START Excerpted records
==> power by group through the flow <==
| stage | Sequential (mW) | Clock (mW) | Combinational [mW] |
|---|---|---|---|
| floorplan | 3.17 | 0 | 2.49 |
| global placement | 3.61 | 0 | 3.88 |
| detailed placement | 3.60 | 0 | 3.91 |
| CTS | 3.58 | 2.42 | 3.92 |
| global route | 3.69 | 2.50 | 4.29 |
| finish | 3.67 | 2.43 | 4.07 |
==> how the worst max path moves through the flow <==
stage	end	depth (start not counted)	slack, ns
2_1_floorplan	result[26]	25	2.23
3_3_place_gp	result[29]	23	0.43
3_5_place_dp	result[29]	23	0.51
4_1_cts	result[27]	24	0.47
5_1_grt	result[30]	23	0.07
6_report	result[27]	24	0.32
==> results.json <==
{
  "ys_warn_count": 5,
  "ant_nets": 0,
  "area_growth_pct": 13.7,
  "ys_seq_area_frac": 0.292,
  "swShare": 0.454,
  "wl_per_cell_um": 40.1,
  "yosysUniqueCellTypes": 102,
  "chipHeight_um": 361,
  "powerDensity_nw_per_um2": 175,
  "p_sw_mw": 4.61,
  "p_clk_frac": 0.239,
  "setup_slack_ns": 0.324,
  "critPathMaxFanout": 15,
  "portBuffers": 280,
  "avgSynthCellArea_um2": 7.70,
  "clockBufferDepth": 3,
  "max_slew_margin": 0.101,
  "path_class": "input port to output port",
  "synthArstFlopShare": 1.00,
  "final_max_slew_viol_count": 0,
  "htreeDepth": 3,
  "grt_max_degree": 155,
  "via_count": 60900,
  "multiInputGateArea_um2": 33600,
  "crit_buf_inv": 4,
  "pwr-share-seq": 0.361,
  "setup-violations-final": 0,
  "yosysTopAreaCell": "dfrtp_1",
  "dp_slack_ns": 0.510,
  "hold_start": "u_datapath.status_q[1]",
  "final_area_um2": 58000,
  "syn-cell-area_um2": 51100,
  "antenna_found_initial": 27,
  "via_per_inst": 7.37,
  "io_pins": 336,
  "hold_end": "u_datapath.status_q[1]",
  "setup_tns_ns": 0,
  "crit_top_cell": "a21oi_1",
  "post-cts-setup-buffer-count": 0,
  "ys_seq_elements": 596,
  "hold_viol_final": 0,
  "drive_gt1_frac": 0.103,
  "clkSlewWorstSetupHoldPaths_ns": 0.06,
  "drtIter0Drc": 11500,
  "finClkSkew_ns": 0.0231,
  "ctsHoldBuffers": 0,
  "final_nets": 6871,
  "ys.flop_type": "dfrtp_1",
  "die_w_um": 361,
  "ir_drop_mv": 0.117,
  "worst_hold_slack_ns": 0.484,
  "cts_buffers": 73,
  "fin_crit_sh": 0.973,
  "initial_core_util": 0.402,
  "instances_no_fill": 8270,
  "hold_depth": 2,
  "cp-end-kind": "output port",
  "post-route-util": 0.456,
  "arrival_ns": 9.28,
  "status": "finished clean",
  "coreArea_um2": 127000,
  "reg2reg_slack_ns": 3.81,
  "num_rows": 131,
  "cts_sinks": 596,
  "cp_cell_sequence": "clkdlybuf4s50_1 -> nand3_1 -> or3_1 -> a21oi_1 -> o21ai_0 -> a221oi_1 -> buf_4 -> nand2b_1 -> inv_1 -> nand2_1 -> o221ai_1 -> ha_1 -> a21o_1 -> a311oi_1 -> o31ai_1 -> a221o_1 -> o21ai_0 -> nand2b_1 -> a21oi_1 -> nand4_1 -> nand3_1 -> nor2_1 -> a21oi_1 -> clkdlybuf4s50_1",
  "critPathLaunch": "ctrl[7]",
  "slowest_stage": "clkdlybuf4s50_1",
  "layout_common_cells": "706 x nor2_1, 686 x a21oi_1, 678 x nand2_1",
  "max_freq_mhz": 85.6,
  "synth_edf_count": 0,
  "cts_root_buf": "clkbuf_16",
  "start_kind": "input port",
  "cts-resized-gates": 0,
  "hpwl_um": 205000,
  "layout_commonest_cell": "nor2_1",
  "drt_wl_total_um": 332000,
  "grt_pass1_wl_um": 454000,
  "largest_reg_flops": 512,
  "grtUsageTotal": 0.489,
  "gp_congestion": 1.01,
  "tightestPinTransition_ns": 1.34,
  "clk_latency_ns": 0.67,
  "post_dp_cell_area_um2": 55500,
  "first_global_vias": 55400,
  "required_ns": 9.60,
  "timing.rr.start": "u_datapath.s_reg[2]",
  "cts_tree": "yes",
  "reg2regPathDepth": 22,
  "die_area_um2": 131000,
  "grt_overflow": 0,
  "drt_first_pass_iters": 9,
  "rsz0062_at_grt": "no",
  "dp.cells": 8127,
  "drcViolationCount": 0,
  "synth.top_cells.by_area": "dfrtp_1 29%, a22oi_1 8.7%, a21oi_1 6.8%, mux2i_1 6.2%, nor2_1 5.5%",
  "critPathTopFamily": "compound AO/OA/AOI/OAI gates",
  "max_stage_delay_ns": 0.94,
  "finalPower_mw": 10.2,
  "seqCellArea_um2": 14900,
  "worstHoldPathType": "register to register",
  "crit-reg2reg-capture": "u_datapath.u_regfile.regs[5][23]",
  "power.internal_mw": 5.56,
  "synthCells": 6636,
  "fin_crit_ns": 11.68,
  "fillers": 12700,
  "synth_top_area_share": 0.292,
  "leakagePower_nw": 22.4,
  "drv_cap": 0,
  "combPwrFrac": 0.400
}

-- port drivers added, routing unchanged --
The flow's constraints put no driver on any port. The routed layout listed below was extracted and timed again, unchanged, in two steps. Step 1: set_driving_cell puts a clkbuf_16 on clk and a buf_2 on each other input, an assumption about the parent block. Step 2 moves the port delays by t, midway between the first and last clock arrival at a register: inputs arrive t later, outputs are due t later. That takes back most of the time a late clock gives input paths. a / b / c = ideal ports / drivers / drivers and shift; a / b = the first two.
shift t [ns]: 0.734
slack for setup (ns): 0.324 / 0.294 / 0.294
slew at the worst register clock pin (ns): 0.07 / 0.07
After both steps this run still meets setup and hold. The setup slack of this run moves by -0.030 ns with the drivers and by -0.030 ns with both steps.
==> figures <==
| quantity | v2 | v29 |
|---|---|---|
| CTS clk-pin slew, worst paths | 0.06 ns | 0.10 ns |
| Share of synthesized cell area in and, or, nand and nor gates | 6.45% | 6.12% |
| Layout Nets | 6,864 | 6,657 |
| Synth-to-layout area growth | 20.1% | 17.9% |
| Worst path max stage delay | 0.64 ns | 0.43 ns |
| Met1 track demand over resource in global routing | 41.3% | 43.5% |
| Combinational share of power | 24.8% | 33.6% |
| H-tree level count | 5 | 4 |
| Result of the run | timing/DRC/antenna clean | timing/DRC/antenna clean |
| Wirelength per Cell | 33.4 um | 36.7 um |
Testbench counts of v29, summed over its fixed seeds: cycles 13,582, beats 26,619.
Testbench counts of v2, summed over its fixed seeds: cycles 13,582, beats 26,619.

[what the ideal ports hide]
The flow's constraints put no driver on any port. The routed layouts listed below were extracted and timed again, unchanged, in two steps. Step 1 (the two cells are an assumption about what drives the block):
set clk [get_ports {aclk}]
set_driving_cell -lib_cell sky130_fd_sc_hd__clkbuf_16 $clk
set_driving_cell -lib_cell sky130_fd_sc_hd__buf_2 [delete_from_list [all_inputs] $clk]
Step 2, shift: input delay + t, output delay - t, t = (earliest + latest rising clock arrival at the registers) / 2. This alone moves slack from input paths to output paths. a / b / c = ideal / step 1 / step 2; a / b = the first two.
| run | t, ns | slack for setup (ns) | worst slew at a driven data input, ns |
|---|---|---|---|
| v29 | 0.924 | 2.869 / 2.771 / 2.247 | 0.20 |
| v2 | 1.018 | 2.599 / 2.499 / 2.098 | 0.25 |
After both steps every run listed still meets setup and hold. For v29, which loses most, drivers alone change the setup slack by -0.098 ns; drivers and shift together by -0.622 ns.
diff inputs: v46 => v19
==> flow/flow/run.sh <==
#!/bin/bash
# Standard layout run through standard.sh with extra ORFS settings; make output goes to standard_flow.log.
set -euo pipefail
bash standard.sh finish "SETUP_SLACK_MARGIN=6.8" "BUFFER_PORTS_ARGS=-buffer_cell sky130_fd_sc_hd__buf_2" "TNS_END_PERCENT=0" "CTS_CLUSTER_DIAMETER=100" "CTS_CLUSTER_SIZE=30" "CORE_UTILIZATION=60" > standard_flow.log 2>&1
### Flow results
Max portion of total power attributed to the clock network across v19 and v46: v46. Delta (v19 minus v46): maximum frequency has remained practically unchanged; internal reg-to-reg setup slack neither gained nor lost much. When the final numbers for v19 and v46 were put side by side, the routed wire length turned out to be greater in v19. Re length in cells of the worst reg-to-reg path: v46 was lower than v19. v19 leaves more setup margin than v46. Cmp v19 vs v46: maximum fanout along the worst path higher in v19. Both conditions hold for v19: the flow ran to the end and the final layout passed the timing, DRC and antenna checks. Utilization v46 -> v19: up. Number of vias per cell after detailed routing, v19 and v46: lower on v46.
What follows belongs to an exercise in optimizing a design on an open flow for small area; a production flow would make more cautious choices.
Function was checked by simulation only, so behaviour that the tests miss may differ from the original.
No activity file was given, so power comes from the tool's default toggle rates.

== rev 12 ==
==> flow/design.v <==
package adc_capture_pkg;
	localparam int NUM_CH = 8;
	localparam int SAMPLE_W = 12;
	localparam int LANE_W = 16;  
	localparam int WORD_W = 128;
	localparam int ADDR_MAX_W = 15;  
endpackage
module adc_capture_top (
	input  logic           adc_clkinp,
	input  logic           reset,
	input  logic [95:0]    frame,        
	input  logic           frame_valid,
	input  logic [5:0]     cfg,          
	input  logic [15:0]    rec_length,
	input  logic           trig,
	input  logic           state_reset,
	output logic           trig_ack,
	output logic           mem_wr_wren,
	output logic [14:0]    mem_wr_addr,
	output logic [127:0]   mem_wr_data,
	output logic           irq
);
	logic samp_sum, packed_mode;
	logic [3:0] divisor;
	assign samp_sum = cfg[5];
	assign packed_mode = cfg[4];
	assign divisor = cfg[3:0];
	logic capturing;
	assign capturing = trig_ack;
	logic [3:0] grp_cnt;
	logic grp_last;
	assign grp_last = (grp_cnt == divisor);
	always_ff @(posedge adc_clkinp)
	begin
		if (reset || !capturing)
			grp_cnt <= '0;
		else if (frame_valid)
			grp_cnt <= grp_last ? 4'd0 : grp_cnt + 4'd1;
	end
	logic z1, dv1, z2, pv2, pv3;
	always_ff @(posedge adc_clkinp)
	begin
		z1 <= capturing && frame_valid && (!samp_sum || (grp_cnt == 4'd0));
		dv1 <= capturing && !reset && frame_valid && grp_last;
		z2 <= z1;
		pv2 <= capturing && !reset && dv1;
		pv3 <= pv2;
	end
	logic [95:0] r1;
	logic [47:0] r2_hi;                
	logic [47:0] acc_lo, acc_lo_d;     
	logic [79:0] acc_hi;               
	logic [7:0] cl;                    
	logic [47:0] lo_sum;
	logic [7:0] lo_cout;
	logic [79:0] hi_sum;
	logic [127:0] dec;
	logic [95:0] pk_dec;
	for (genvar i = 0; i < 8; i++)
	begin : g_lane
		logic [6:0] c;
		logic [10:0] ch;
		logic [5:0] la;
		logic [9:0] ha;
		assign la = z1 ? 6'd0 : acc_lo[6*i +: 6];
		assign ha = z2 ? 10'd0 : acc_hi[10*i +: 10];
		assign c[0] = 1'b0;
		for (genvar j = 0; j < 6; j++)
		begin : g_lo
			logic x, y;
			assign x = la[j];
			assign y = r1[12*i + j];
			assign lo_sum[6*i + j] = x ^ y ^ c[j];
			assign c[j+1] = (x & y) | (c[j] & (x ^ y));
		end
		assign lo_cout[i] = c[6];
		assign ch[0] = cl[i];
		for (genvar j = 0; j < 10; j++)
		begin : g_hi
			logic x, y;
			assign x = ha[j];
			assign y = (j < 6) ? r2_hi[6*i + j] : 1'b0;
			assign hi_sum[10*i + j] = x ^ y ^ ch[j];
			assign ch[j+1] = (x & y) | (ch[j] & (x ^ y));
		end
	end
	always_ff @(posedge adc_clkinp)
	begin
		r1 <= (capturing && frame_valid) ? frame : 96'd0;  
		for (int i = 0; i < 8; i++)
			r2_hi[6*i +: 6] <= r1[12*i + 6 +: 6];
		cl <= lo_cout;
		acc_lo_d <= acc_lo;
		acc_lo <= lo_sum;
		for (int i = 0; i < 8; i++)
		begin
			acc_hi[10*i +: 6] <= hi_sum[10*i +: 6];
			if (packed_mode)
			begin
				if (pv3)
					acc_hi[10*i + 6 +: 4] <= pk_hv[4*i +: 4];
			end
			else
				acc_hi[10*i + 6 +: 4] <= hi_sum[10*i + 6 +: 4];
		end
	end
	always_comb
		for (int i = 0; i < 8; i++)
		begin
			dec[16*i +: 16] = {acc_hi[10*i +: 10], acc_lo_d[6*i +: 6]};
			pk_dec[12*i +: 12] = dec[16*i +: 12];
		end
	logic [95:0] pk_prev;
	logic [63:0] pk_rest, pk_rest_d;
	logic [31:0] pk_hv;    
	for (genvar i = 0; i < 6; i++)
	begin : g_pk
		assign pk_hv[4*i +: 4] = pk_dec[16*i + 12 +: 4];
		assign pk_prev[16*i + 12 +: 4] = acc_hi[10*i + 6 +: 4];
		for (genvar b = 0; b < 12; b++)
		begin : g_b
			if (i < 2 && b < 4)
				assign pk_prev[16*i + b] = acc_hi[10*(6 + i) + 6 + b];
			else
			begin : g_r
				assign pk_prev[16*i + b] = pk_rest[12*i + b - (i == 0 ? 4 : 8)];
				assign pk_rest_d[12*i + b - (i == 0 ? 4 : 8)] = pk_dec[16*i + b];
			end
		end
	end
	assign pk_hv[24 +: 4] = pk_dec[0 +: 4];
	assign pk_hv[28 +: 4] = pk_dec[16 +: 4];
	always_ff @(posedge adc_clkinp)
	begin
		if (pv3)
			pk_rest <= pk_rest_d;
	end
	logic [1:0] ph;
	logic wv;
	always_ff @(posedge adc_clkinp)
	begin
		if (reset || !capturing)
			ph <= 2'd0;
		else if (pv2 && packed_mode)
			ph <= ph + 2'd1;
	end
	assign wv = pv2 && (!packed_mode || ph != 2'd0);
	logic [15:0] wcnt, nacc;
	logic rec_end, wr_acc;
	assign nacc = wcnt + {15'd0, mem_wr_wren};
	assign rec_end = nacc[15] || (nacc == rec_length);
	assign wr_acc = capturing && wv && !rec_end;
	always_ff @(posedge adc_clkinp)
	begin
		if (reset || state_reset)
		begin
			trig_ack <= 1'b0;
			irq <= 1'b0;
			wcnt <= 16'd0;
			mem_wr_wren <= 1'b0;
		end
		else
		begin
			mem_wr_wren <= wr_acc;
			wcnt <= nacc;
			if (!trig_ack && !irq && trig)
				trig_ack <= 1'b1;
			else if (trig_ack && rec_end)
			begin
				trig_ack <= 1'b0;
				irq <= 1'b1;
			end
		end
	end
	assign mem_wr_addr = wcnt[14:0];
	always_comb
	begin
		if (!packed_mode)
			mem_wr_data = dec;
		else
			case (ph)
				2'd2: mem_wr_data = {pk_dec[31:0], pk_prev[95:0]};
				2'd3: mem_wr_data = {pk_dec[63:0], pk_prev[95:32]};
				default: mem_wr_data = {pk_dec[95:0], pk_prev[95:64]};
			endcase
	end
endmodule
END Excerpted records
Go through the listing above and return each line that includes the word "block".

Written solution
The flow's constraints put no driver on any port. The routed layout listed below was extracted and timed again, unchanged, in two steps. Step 1: set_driving_cell puts a clkbuf_16 on clk and a buf_2 on each other input, an assumption about the parent block. Step 2 moves the port delays by t, midway between the first and last clock arrival at a register: inputs arrive t later, outputs are due t later. That takes back most of the time a late clock gives input paths. a / b / c = ideal ports / drivers / drivers and shift; a / b = the first two.
The flow's constraints put no driver on any port. The routed layouts listed below were extracted and timed again, unchanged, in two steps. Step 1 (the two cells are an assumption about what drives the block):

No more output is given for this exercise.